Access for all - the reach of programming

  1. In considering how the Charter review might best assess the contribution the BBC should make to lifelong learning, NIACE believes that it is important to take account of the balance across all platforms. NIACE would be concerned if the BBC were to discharge its educational and broader social-purpose programming through only a small number of niche platforms - some of which might be inaccessible to important groups within the population - including, for example, older people and poorer people who have the lowest rates of take-up of digital and on-line services. Some important areas such as health education, basic skills, parenting, and campaigns need to reach their target audiences through mainstream on-screen and on-air broadcasting.

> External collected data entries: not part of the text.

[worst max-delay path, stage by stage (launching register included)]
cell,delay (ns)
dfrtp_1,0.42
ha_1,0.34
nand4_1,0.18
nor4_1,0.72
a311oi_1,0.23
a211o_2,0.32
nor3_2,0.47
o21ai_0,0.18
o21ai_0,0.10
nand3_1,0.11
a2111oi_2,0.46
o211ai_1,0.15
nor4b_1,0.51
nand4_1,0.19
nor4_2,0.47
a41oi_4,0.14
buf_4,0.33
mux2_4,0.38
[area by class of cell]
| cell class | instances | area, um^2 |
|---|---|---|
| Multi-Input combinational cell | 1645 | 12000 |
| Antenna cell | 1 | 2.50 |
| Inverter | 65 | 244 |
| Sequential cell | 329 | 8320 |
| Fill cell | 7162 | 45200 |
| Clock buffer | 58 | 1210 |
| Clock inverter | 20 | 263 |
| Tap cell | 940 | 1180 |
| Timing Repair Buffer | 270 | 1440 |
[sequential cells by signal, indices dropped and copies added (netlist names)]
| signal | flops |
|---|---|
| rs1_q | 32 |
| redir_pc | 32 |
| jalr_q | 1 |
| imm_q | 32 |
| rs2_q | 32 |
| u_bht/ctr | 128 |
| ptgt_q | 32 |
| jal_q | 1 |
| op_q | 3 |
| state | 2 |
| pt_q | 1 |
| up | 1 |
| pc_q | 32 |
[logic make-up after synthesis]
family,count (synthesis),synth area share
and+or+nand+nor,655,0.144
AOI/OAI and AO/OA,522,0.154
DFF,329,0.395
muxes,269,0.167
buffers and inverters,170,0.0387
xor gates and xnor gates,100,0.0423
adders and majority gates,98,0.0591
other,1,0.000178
[src/rtl/ioctl_sdram_loader.sv]
// Packs the HPS ioctl byte-download stream into 16-bit words with byte enables,
// buffers them in a small FIFO and writes them to a word-addressed memory port.
module ioctl_sdram_loader #(
  parameter int INDEX     = 0,
  parameter int FIFO_BITS = 3,
  parameter int MEM_AW    = 22
) (
  input  logic              clk_sys,
  input  logic              reset_n,
  input  logic              ioctl_download,
  input  logic [7:0]        ioctl_index,
  input  logic              ioctl_wr,
  input  logic [24:0]       ioctl_addr,
  input  logic [7:0]        ioctl_dout,
  output logic              ioctl_wait,
  output logic              mem_req,
  output logic [MEM_AW-1:0] mem_addr,
  output logic [15:0]       mem_din,
  output logic [1:0]        mem_be,
  input  logic              mem_ack,
  output logic              load_done,
  output logic [24:0]       load_size,
  output logic              overflow,
  output logic              range_err
);

  localparam int DEPTH = 1 << FIFO_BITS;
  localparam int CW    = FIFO_BITS + 1;

  typedef enum logic [1:0] {IDLE, LOAD, FLUSH, DONE} state_t;
  state_t state;

  logic [MEM_AW-1:0]    fifo_addr [DEPTH];
  logic [15:0]          fifo_data [DEPTH];
  logic [1:0]           fifo_be   [DEPTH];
  logic [FIFO_BITS-1:0] wr_ptr, rd_ptr;
  logic [CW-1:0]        cnt, cnt_nxt;

  logic              hold_vld, hold_odd;
  logic [MEM_AW-1:0] hold_addr;
  logic [7:0]        hold_data;

  logic              active, in_range, byte_acc, range_hit, pair;
  logic [MEM_AW-1:0] byte_addr;
  logic              byte_odd;
  logic [24:0]       addr_p1;
  logic              push_req, push, pop, full, empty;
  logic [MEM_AW-1:0] push_addr;
  logic [15:0]       push_data;
  logic [1:0]        push_be;
  logic              flush_done, flush_nxt, wait_nxt;

  assign active    = ioctl_download && (ioctl_index == 8'(INDEX));
  assign in_range  = (ioctl_addr >> (MEM_AW + 1)) == '0;
  assign byte_acc  = (state == LOAD) && active && ioctl_wr && in_range;
  assign range_hit = (state == LOAD) && active && ioctl_wr && !in_range;
  assign byte_addr = ioctl_addr[MEM_AW:1];
  assign byte_odd  = ioctl_addr[0];
  assign addr_p1   = ioctl_addr + 25'd1;
  assign pair      = hold_vld && (hold_addr == byte_addr) && (hold_odd != byte_odd);

  // Push either the lone held byte or the hold merged with the incoming byte.
  always_comb begin
    push_req  = 1'b0;
    push_addr = hold_addr;
    push_data = hold_odd ? {hold_data, 8'h00} : {8'h00, hold_data};
    push_be   = hold_odd ? 2'b10 : 2'b01;
    if (byte_acc && hold_vld) begin
      push_req = 1'b1;
      if (pair) begin
        push_data = byte_odd ? {ioctl_dout, hold_data} : {hold_data, ioctl_dout};
        push_be   = 2'b11;
      end
    end else if ((state == FLUSH) && hold_vld) begin
      push_req = 1'b1;
    end
  end

  assign full       = (cnt == CW'(DEPTH));
  assign empty      = (cnt == '0);
  assign push       = push_req && !full;
  assign pop        = !mem_req && !empty;
  assign cnt_nxt    = cnt + CW'(push) - CW'(pop);
  assign flush_done = (state == FLUSH) && !hold_vld && empty && !mem_req;
  assign flush_nxt  = ((state == LOAD) && !active) || ((state == FLUSH) && !flush_done);
  assign wait_nxt   = (cnt_nxt >= CW'(DEPTH - 2)) || flush_nxt;

  // Storage: FIFO entries and hold payload carry no reset.
  always_ff @(posedge clk_sys) begin
    if (push) begin
      fifo_addr[wr_ptr] <= push_addr;
      fifo_data[wr_ptr] <= push_data;
      fifo_be[wr_ptr]   <= push_be;
    end
    if (byte_acc && !pair) begin
      hold_addr <= byte_addr;
      hold_data <= ioctl_dout;
      hold_odd  <= byte_odd;
    end
  end

  always_ff @(posedge clk_sys or negedge reset_n) begin
    if (!reset_n) begin
      state      <= IDLE;
      hold_vld   <= 1'b0;
      wr_ptr     <= '0;
      rd_ptr     <= '0;
      cnt        <= '0;
      mem_req    <= 1'b0;
      mem_addr   <= '0;
      mem_din    <= '0;
      mem_be     <= '0;
      load_done  <= 1'b0;
      load_size  <= '0;
      overflow   <= 1'b0;
      range_err  <= 1'b0;
      ioctl_wait <= 1'b0;
    end else begin
      load_done  <= 1'b0;
      ioctl_wait <= wait_nxt;
      cnt        <= cnt_nxt;
      if (push)
        wr_ptr <= wr_ptr + 1'b1;
      if (push_req && full)
        overflow <= 1'b1;
      if (pop) begin
        rd_ptr   <= rd_ptr + 1'b1;
        mem_req  <= 1'b1;
        mem_addr <= fifo_addr[rd_ptr];
        mem_din  <= fifo_data[rd_ptr];
        mem_be   <= fifo_be[rd_ptr];
      end else if (mem_req && mem_ack) begin
        mem_req <= 1'b0;
      end
      if (range_hit)
        range_err <= 1'b1;
      if (byte_acc) begin
        hold_vld <= !pair;
        if (addr_p1 > load_size)
          load_size <= addr_p1;
      end
      case (state)
        IDLE: if (active) begin
          state     <= LOAD;
          overflow  <= 1'b0;
          range_err <= 1'b0;
          load_size <= '0;
          hold_vld  <= 1'b0;
        end
        LOAD: if (!active) state <= FLUSH;
        FLUSH: begin
          hold_vld <= 1'b0;
          if (flush_done) begin
            state     <= DONE;
            load_done <= 1'b1;
          end
        end
        DONE: state <= IDLE;
        default: state <= IDLE;
      endcase
    end
  end

endmodule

  2. Even where niche digital services have been seen as solutions, NIACE notes that the BBC has not always delivered upon its promises in respect of education. It originally promised an educational channel on its digital terrestrial multiplex. The project moved on to satellite as the Learning Channel, was changed to the Knowledge Channel, showing mainly documentaries, and finally touched ground as BBC4, but as an evening only channel, described as a place to `think’, but not as a place to `learn’.

  3. NIACE believes that the BBC’s educational programming obligations should be channel and station specific. Each should be charged with appropriate obligations, for example placing community or citizenship education or even media literacy on the mass-audience BBC1 with and distinctive foci for other platforms such as BBC3 and Radio1.

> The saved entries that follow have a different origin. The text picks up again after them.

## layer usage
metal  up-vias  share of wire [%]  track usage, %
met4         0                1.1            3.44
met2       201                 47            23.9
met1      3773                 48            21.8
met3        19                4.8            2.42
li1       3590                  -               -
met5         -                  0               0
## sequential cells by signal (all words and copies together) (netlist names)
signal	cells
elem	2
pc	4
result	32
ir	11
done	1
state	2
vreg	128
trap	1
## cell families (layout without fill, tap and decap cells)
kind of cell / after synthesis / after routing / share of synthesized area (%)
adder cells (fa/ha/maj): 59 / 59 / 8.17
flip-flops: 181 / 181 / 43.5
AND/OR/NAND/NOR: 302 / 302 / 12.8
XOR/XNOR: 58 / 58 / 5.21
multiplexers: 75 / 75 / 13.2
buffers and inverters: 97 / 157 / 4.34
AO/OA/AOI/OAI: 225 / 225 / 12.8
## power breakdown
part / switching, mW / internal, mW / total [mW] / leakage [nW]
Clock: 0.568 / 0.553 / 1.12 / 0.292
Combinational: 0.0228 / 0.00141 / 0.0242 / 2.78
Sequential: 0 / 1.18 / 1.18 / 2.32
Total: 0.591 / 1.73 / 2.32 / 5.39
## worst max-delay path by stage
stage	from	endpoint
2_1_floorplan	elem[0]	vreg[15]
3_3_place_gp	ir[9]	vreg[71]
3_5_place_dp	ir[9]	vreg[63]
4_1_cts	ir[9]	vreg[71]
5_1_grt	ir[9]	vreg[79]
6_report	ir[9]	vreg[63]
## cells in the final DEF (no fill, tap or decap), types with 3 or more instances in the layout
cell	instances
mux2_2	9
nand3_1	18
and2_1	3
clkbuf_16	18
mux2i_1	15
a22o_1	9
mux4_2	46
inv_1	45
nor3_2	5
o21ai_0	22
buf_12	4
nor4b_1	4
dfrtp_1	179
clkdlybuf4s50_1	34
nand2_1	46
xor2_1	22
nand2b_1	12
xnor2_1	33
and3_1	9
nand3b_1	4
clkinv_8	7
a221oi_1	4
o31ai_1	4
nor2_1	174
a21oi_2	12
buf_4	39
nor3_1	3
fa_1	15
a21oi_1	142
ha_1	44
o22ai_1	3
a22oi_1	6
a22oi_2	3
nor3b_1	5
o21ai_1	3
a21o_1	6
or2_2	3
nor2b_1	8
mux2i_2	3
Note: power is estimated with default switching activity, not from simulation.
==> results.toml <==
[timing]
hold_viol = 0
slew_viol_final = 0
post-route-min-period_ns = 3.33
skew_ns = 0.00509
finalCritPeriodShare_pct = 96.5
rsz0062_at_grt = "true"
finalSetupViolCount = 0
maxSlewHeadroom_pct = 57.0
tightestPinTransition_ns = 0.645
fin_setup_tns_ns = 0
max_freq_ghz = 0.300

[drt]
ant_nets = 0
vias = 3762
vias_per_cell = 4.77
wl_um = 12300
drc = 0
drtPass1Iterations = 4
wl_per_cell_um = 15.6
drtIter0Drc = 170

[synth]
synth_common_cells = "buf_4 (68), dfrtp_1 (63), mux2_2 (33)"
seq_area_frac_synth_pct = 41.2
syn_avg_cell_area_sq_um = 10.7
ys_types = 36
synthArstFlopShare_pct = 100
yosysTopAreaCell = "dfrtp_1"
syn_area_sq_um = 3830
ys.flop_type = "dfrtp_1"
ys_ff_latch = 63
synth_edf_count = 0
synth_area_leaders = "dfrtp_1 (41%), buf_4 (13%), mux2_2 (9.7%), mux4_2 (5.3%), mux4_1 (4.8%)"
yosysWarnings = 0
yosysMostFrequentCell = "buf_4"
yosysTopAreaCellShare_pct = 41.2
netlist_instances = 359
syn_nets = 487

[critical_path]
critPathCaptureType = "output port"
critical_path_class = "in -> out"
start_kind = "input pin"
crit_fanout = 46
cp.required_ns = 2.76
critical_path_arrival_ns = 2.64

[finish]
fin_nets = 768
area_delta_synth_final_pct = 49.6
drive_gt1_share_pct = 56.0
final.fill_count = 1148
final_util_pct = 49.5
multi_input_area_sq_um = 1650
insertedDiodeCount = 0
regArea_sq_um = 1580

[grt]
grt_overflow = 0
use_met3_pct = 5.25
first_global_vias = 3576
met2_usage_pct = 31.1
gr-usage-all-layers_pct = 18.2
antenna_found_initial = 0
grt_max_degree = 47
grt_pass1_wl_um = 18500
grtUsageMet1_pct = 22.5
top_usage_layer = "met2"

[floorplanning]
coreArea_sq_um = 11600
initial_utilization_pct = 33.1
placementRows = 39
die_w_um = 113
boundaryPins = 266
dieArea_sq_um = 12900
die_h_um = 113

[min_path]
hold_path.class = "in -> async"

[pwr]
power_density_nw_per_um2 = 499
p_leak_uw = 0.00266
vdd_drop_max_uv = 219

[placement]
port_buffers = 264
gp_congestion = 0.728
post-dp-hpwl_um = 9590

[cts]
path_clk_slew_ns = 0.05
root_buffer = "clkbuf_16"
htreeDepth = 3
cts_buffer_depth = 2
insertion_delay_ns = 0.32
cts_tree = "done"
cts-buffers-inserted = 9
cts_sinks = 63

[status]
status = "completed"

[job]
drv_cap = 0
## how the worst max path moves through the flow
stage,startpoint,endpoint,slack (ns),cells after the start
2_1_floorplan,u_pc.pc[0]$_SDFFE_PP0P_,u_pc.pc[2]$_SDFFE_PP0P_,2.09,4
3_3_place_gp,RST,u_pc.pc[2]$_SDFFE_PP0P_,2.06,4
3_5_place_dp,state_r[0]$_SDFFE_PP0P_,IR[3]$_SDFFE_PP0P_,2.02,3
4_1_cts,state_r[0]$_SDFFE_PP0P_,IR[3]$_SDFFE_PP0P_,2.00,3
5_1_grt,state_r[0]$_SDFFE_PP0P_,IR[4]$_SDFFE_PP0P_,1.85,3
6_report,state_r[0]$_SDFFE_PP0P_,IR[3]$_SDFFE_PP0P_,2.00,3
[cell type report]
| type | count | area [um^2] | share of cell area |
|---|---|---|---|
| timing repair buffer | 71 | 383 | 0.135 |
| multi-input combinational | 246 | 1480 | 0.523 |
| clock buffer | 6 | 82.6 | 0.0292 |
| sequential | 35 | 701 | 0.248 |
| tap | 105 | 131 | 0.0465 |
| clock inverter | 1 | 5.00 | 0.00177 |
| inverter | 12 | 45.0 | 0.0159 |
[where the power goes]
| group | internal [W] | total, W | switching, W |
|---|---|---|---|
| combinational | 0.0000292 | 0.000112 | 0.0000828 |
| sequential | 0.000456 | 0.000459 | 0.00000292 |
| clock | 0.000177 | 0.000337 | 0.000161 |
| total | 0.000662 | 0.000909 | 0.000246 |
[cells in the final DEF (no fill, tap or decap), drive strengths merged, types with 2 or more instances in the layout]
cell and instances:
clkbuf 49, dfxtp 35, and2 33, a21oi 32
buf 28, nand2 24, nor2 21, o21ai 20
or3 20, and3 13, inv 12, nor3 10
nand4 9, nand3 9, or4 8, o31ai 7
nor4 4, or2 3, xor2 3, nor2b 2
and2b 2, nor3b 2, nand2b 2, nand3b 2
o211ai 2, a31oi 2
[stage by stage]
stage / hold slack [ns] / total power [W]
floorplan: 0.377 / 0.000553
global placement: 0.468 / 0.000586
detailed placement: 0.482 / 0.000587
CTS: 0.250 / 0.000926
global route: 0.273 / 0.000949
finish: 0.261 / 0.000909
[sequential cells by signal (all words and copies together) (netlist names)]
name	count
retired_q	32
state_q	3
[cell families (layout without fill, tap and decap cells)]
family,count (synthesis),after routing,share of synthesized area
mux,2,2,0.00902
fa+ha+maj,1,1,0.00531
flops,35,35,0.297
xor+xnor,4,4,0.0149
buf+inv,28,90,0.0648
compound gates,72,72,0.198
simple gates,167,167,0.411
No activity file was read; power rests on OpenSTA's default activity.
===== src/rtl/object_pose_ctrl_pkg.sv =====
// rtl/object_pose_ctrl_pkg.sv - shared constants for the object pose controller and transform stage
// Contents: default widths, reset pose, PI / TWO_PI, control pad field layout and
// encodings, axis step modes, tetrahedron vertex constants (B = 10).
package obj_pose_pkg;

    localparam int DEF_NUM_OBJ = 4;
    localparam int DEF_OBJ_W   = $clog2(DEF_NUM_OBJ);
    localparam int DEF_POS_W   = 21;
    localparam int DEF_ANG_W   = 16;

    // Reset pose: object sits 45.0 units in front of the camera, unrotated.
    localparam logic [DEF_POS_W-1:0] RST_POS_X = 21'h000000;
    localparam logic [DEF_POS_W-1:0] RST_POS_Y = 21'h000000;
    localparam logic [DEF_POS_W-1:0] RST_POS_Z = 21'h00B400;
    localparam logic [DEF_ANG_W-1:0] RST_ANG   = 16'h0000;

    // Q1.2.13 radians.
    localparam logic [DEF_ANG_W-1:0] ANG_PI     = 16'h6488;
    localparam logic [DEF_ANG_W:0]   ANG_TWO_PI = 17'h0C910;

    // controlPad = {FB, LR, UD, rotX, rotY, rotZ}, 2 bits each.
    localparam int PAD_FB_LSB = 10;
    localparam int PAD_LR_LSB = 8;
    localparam int PAD_UD_LSB = 6;
    localparam int PAD_RX_LSB = 4;
    localparam int PAD_RY_LSB = 2;
    localparam int PAD_RZ_LSB = 0;

    localparam logic [1:0] PAD_PLUS  = 2'b10;
    localparam logic [1:0] PAD_MINUS = 2'b01;

    localparam int MODE_CLAMP = 0;
    localparam int MODE_WRAP  = 1;

    // Tetrahedron model vertices {x, y, z}, signed 8-bit, shared with the transform stage.
    localparam int TETRA_B = 10;
    localparam logic [23:0] TETRA_V0 = {8'sd10,  8'sd10,  8'sd10};
    localparam logic [23:0] TETRA_V1 = {8'sd10, -8'sd10, -8'sd10};
    localparam logic [23:0] TETRA_V2 = {-8'sd10, 8'sd10, -8'sd10};
    localparam logic [23:0] TETRA_V3 = {-8'sd10, -8'sd10, 8'sd10};

    function automatic logic [1:0] pad_field(input logic [11:0] pad, input int lsb);
        return pad[lsb +: 2];
    endfunction

endpackage


===== src/rtl/object_pose_ctrl_if.sv =====
// rtl/object_pose_ctrl_if.sv - host load port and pose read port bundle
// Signals: load_valid/load_ready/load_obj/load_pos{X,Y,Z}/load_ang{aX,aY,aZ};
// rd_req/rd_obj in, rd_valid/Xc/Yc/Zc/angleX/angleY/angleZ out.
// master = host / transform stage side, slave = pose controller side.
interface object_pose_ctrl_if
    import obj_pose_pkg::*;
#(
    parameter int OBJ_W = DEF_OBJ_W,
    parameter int POS_W = DEF_POS_W,
    parameter int ANG_W = DEF_ANG_W
);
    logic               load_valid;
    logic               load_ready;
    logic [OBJ_W-1:0]   load_obj;
    logic [3*POS_W-1:0] load_pos;
    logic [3*ANG_W-1:0] load_ang;

    logic               rd_req;
    logic [OBJ_W-1:0]   rd_obj;
    logic               rd_valid;
    logic [POS_W-1:0]   Xc, Yc, Zc;
    logic [ANG_W-1:0]   angleX, angleY, angleZ;

    modport master (
        output load_valid, load_obj, load_pos, load_ang, rd_req, rd_obj,
        input  load_ready, rd_valid, Xc, Yc, Zc, angleX, angleY, angleZ
    );

    modport slave (
        input  load_valid, load_obj, load_pos, load_ang, rd_req, rd_obj,
        output load_ready, rd_valid, Xc, Yc, Zc, angleX, angleY, angleZ
    );
endinterface


===== src/rtl/object_pose_ctrl_pose_axis_step.sv =====
// rtl/object_pose_ctrl_pose_axis_step.sv - next-value and hold-count logic for one pose axis
// Inputs: cur_i (selected object's value), field_i (pad field), prev_i / cnt_i
// (field and hold count from the previous tick), sel_chg_i, tick_i.
// Outputs: nxt_o (value to store on tick), hold_cnt_o (hold count to store).
// MODE_CLAMP saturates to [MIN_V, MAX_V]; MODE_WRAP folds by SPAN into [MIN_V, MAX_V].
module pose_axis_step
    import obj_pose_pkg::*;
#(
    parameter int           W           = DEF_POS_W,
    parameter int           MODE        = MODE_CLAMP,
    parameter bit           NEG         = 1'b0,
    parameter logic [W-1:0] STEP        = '0,
    parameter logic [W-1:0] MIN_V       = '0,
    parameter logic [W-1:0] MAX_V       = '0,
    parameter logic [W:0]   SPAN        = '0,
    parameter int           ACCEL_TICKS = 16,
    parameter int           ACCEL_SHIFT = 2,
    parameter int           CNT_W       = 5
) (
    input  logic [W-1:0]     cur_i,
    input  logic [1:0]       field_i,
    input  logic [1:0]       prev_i,
    input  logic [CNT_W-1:0] cnt_i,
    input  logic             sel_chg_i,
    input  logic             tick_i,
    output logic [W-1:0]     nxt_o,
    output logic [CNT_W-1:0] hold_cnt_o
);
    localparam logic signed [W:0]   BASE_X  = $signed({1'b0, STEP});
    localparam logic signed [W:0]   FAST_X  = BASE_X <<< ACCEL_SHIFT;
    localparam logic signed [W:0]   MIN_X   = $signed({MIN_V[W-1], MIN_V});
    localparam logic signed [W:0]   MAX_X   = $signed({MAX_V[W-1], MAX_V});
    localparam logic signed [W:0]   SPAN_X  = $signed(SPAN);
    localparam logic [CNT_W-1:0]    ACCEL_C = CNT_W'(ACCEL_TICKS);

    logic             is_plus, is_minus, same_dir, go_up, go_dn;
    logic [CNT_W-1:0] cnt_d;
    logic signed [W:0] cur_x, step_x, sum_x, res_x;

    assign is_plus  = (field_i == PAD_PLUS);
    assign is_minus = (field_i == PAD_MINUS);
    assign same_dir = (is_plus || is_minus) && (field_i == prev_i);
    // LR and UD move the object opposite to the pad's "plus" encoding.
    assign go_up    = NEG ? is_minus : is_plus;
    assign go_dn    = NEG ? is_plus  : is_minus;
    assign cur_x    = $signed({cur_i[W-1], cur_i});

    always_comb begin
        cnt_d  = cnt_i;
        step_x = BASE_X;
        sum_x  = cur_x;
        res_x  = cur_x;
        if (tick_i) begin
            if (sel_chg_i || !same_dir) begin
                cnt_d = '0;
            end else if (cnt_i < ACCEL_C) begin
                cnt_d = cnt_i + 1'b1;
            end
        end
        // The step uses this tick's count, so the 17th held tick is the first fast one.
        if (cnt_d == ACCEL_C) begin
            step_x = FAST_X;
        end
        if (go_up) begin
            sum_x = cur_x + step_x;
        end else if (go_dn) begin
            sum_x = cur_x - step_x;
        end
        // Only a moving axis is clamped/wrapped; a verbatim-loaded value is left alone otherwise.
        if (go_up || go_dn) begin
            if (MODE == MODE_CLAMP) begin
                if (sum_x > MAX_X) begin
                    res_x = MAX_X;
                end else if (sum_x < MIN_X) begin
                    res_x = MIN_X;
                end else begin
                    res_x = sum_x;
                end
            end else begin
                if (sum_x > MAX_X) begin
                    res_x = sum_x - SPAN_X;
                end else if (sum_x < MIN_X) begin
                    res_x = sum_x + SPAN_X;
                end else begin
                    res_x = sum_x;
                end
            end
        end
    end

    assign nxt_o      = tick_i ? res_x[W-1:0] : cur_i;
    assign hold_cnt_o = cnt_d;
endmodule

  4. Whilst a new Charter will not go into any detail about the delivery of particular kinds of programming, educational broadcasting for adults illustrates the importance of the balance to be struck between the potential of multi-channel services to attract and serve niche audiences and the power of the mass channels to reach large sections of the population, promote social cohesion, encourage common cultural and democratic values and transmit high-profile public service messages (for example health education awareness campaigns).

  5. It is particularly important for the Charter review to note the distribution of access to the BBC’s portfolio of services. For example the differences between young adults and older people, far fewer of whom live in multi-channel households and are therefore more dependent for variety on analogue channels. They are also more housebound and less well kitted up with newer technologies, such as the internet. Figure 1 (below) shows the extent of what has been characterised as ‘the digital divide’.

Figure 1: BBC Charter demographics- access to the internet and multi-channel TV

  Internet access No internet access Multi-channel TV No multi-channel TV
All respondents = 1949 51 49 55 45
         
Male 56 44 60 40
Female 47 53 50 50
         
Age:        
17-19 70 30 68 32
20-24 55 45 57 43
25-34 65 35 65 35
35-44 68 32 66 34
45-54 60 40 57 43
55-64 42 58 49 51
65-74 23 77 40 60
75 & over 6 94 25 75
         
Social class:        
AB 80 20 60 40
C1 65 35 57 43
C2 48 52 62 38
DE 25 75 46 54

Source: RSGB Omnibus survey, February 2004 Percentages are horizontal

 

Top-slicing

  1. Whilst supporting the principle of the licence fee, NIACE does not, however, support proposals floated around the time of the last Broadcasting Act to top-slice this in order to make a tranche of funding available to be bid for by other public service broadcasters. It is difficult to see how it could be made to work equitably, let alone be integrated in a coherent way into programme plans and programme schedules. Who would do the selection? Would it be of programmes or series? While it would be fun to cherry-pick, it is unlikely to meet the criteria laid out in the Act. The assumption that such programming is necessarily for low audiences or for ghetto scheduling is quite wrong. It is likely to be of high quality, usually produces high appreciation indices and high levels of long-term effects.

 

An overall perspective

  1. NIACE believes that it is essential to maintain a BBC of sufficient scale and scope, with the capacity to provide information, education and entertainment, together with the means for citizens to interact and participate, across a variety of platforms, and from local to national levels. It shares much of the analysis of how this might be secured with its fellow NGO Public Voice.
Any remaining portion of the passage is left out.